▶ _Task details_
Some of the lines below need repeating. Reproduce exactly those between the lines holding "export DETAILED_ROUTE_END_ITERATION = 10" and "by 0.027 ns", inclusive.

▶ _Source material_
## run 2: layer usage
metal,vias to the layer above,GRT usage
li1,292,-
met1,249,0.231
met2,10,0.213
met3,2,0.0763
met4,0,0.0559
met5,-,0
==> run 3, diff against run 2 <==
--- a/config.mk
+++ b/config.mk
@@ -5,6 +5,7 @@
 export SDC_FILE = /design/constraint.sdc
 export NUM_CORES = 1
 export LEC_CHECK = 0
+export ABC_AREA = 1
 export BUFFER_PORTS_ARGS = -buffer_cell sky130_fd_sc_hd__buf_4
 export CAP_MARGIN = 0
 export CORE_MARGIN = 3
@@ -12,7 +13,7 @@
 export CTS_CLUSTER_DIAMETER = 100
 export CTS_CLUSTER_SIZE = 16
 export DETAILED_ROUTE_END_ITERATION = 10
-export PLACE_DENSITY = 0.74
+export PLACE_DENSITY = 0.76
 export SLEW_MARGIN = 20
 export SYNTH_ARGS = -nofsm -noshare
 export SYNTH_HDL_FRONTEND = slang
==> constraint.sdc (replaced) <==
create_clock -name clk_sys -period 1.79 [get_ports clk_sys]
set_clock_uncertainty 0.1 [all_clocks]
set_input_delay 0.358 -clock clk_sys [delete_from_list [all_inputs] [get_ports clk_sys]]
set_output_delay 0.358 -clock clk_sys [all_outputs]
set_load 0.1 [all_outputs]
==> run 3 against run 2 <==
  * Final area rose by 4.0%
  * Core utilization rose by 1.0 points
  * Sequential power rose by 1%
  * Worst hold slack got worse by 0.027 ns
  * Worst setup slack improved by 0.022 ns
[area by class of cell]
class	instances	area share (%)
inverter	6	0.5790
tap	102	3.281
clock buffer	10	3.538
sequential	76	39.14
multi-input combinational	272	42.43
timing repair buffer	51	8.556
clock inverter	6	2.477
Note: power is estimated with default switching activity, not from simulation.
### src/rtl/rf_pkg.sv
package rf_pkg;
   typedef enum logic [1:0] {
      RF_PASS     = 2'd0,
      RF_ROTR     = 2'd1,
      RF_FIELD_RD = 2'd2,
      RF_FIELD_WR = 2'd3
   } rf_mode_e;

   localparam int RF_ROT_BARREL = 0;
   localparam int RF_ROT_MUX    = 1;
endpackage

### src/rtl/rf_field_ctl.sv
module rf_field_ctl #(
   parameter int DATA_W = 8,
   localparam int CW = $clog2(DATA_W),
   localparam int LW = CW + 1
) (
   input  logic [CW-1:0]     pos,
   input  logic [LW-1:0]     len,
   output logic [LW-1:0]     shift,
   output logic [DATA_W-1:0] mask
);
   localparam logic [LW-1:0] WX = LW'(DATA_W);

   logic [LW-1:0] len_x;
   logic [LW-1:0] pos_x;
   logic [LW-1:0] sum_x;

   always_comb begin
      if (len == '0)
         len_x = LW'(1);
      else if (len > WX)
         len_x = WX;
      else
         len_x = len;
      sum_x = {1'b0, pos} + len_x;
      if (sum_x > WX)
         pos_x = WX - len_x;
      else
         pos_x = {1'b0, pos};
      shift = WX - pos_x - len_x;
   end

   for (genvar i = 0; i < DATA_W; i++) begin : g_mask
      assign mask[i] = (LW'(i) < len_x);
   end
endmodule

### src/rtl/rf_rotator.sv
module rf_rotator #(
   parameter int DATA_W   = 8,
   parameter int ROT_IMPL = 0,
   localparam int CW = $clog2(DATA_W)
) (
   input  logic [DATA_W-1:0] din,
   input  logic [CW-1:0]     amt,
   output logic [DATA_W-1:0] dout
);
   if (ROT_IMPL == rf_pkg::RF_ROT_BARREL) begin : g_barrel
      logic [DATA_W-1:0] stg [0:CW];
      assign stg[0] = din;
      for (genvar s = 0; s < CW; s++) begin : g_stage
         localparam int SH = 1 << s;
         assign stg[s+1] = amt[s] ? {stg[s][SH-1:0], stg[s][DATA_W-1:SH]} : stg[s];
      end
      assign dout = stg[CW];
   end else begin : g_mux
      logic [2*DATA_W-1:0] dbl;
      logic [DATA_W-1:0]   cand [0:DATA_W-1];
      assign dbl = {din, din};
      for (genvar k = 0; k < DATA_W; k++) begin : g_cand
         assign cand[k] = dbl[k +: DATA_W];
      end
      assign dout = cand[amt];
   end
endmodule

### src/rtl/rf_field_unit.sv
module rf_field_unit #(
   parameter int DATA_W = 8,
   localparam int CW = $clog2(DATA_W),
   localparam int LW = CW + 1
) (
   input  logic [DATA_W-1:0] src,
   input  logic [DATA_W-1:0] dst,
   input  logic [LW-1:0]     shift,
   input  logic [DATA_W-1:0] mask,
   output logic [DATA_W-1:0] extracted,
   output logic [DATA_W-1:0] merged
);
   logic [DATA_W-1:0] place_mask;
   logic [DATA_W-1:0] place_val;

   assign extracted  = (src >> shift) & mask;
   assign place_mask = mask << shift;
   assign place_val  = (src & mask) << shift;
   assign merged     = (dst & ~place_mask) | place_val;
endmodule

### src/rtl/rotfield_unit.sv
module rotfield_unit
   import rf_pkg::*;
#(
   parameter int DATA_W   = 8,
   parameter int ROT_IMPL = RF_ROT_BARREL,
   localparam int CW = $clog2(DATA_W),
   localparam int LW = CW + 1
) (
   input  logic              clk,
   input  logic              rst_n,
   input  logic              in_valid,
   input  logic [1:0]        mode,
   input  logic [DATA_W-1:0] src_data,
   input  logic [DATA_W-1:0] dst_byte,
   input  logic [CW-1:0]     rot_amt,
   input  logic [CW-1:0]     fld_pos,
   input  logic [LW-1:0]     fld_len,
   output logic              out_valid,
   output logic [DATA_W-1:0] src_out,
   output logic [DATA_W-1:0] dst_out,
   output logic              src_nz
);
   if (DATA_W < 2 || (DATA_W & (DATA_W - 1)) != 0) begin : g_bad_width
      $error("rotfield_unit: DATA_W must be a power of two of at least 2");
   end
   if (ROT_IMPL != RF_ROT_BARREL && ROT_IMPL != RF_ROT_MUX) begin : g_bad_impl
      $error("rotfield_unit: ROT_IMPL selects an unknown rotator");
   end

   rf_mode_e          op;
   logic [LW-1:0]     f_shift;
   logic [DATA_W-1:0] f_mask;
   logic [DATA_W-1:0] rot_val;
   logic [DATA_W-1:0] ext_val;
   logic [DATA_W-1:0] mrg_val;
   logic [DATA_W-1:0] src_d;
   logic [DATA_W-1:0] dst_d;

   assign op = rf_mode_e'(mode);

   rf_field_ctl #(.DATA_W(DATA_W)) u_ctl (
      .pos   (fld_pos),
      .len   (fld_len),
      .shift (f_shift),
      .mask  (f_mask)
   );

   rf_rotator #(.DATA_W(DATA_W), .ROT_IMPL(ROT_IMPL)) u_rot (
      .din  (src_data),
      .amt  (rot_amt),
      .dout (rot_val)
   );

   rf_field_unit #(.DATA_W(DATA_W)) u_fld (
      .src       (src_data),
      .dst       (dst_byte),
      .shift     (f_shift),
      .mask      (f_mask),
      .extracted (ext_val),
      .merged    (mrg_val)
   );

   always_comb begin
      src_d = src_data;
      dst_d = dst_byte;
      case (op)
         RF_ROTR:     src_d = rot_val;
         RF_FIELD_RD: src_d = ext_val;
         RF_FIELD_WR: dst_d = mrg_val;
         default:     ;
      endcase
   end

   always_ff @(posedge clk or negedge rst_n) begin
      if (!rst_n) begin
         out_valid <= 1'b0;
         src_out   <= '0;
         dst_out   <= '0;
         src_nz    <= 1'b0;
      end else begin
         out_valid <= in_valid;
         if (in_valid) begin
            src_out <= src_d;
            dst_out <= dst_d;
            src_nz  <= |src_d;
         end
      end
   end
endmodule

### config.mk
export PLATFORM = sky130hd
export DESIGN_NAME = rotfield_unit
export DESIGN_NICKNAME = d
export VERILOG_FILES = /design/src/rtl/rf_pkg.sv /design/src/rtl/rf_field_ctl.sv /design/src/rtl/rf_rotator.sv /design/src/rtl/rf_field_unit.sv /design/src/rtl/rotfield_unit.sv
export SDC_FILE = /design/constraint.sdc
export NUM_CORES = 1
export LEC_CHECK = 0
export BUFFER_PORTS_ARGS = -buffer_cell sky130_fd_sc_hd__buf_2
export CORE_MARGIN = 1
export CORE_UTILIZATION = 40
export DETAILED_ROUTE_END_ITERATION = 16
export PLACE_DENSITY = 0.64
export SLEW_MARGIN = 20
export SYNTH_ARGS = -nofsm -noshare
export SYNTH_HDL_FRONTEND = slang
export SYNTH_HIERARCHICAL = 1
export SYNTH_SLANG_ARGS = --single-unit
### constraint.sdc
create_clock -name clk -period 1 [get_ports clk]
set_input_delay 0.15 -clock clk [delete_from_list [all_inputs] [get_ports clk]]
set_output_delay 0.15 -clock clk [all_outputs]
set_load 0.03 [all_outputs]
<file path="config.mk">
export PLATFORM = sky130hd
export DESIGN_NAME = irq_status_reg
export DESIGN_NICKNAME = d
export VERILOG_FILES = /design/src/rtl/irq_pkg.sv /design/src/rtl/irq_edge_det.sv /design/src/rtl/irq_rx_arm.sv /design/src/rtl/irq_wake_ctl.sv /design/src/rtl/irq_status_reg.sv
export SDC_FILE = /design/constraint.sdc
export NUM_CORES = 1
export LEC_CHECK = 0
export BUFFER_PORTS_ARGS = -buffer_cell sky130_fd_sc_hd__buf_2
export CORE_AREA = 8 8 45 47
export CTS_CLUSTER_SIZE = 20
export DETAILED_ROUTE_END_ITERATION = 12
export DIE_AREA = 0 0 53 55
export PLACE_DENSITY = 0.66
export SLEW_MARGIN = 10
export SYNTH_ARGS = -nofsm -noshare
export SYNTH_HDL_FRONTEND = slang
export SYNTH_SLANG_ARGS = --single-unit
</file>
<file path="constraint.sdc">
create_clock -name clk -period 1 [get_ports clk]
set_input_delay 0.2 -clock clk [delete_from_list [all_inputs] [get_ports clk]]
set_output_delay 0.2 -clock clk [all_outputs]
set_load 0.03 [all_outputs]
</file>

▶ _Exercise solution_
 export DETAILED_ROUTE_END_ITERATION = 10
-export PLACE_DENSITY = 0.74
+export PLACE_DENSITY = 0.76
 export SLEW_MARGIN = 20
 export SYNTH_ARGS = -nofsm -noshare
 export SYNTH_HDL_FRONTEND = slang
==> constraint.sdc (replaced) <==
create_clock -name clk_sys -period 1.79 [get_ports clk_sys]
set_clock_uncertainty 0.1 [all_clocks]
set_input_delay 0.358 -clock clk_sys [delete_from_list [all_inputs] [get_ports clk_sys]]
set_output_delay 0.358 -clock clk_sys [all_outputs]
set_load 0.1 [all_outputs]
==> run 3 against run 2 <==
  * Final area rose by 4.0%
  * Core utilization rose by 1.0 points
  * Sequential power rose by 1%
  * Worst hold slack got worse by 0.027 ns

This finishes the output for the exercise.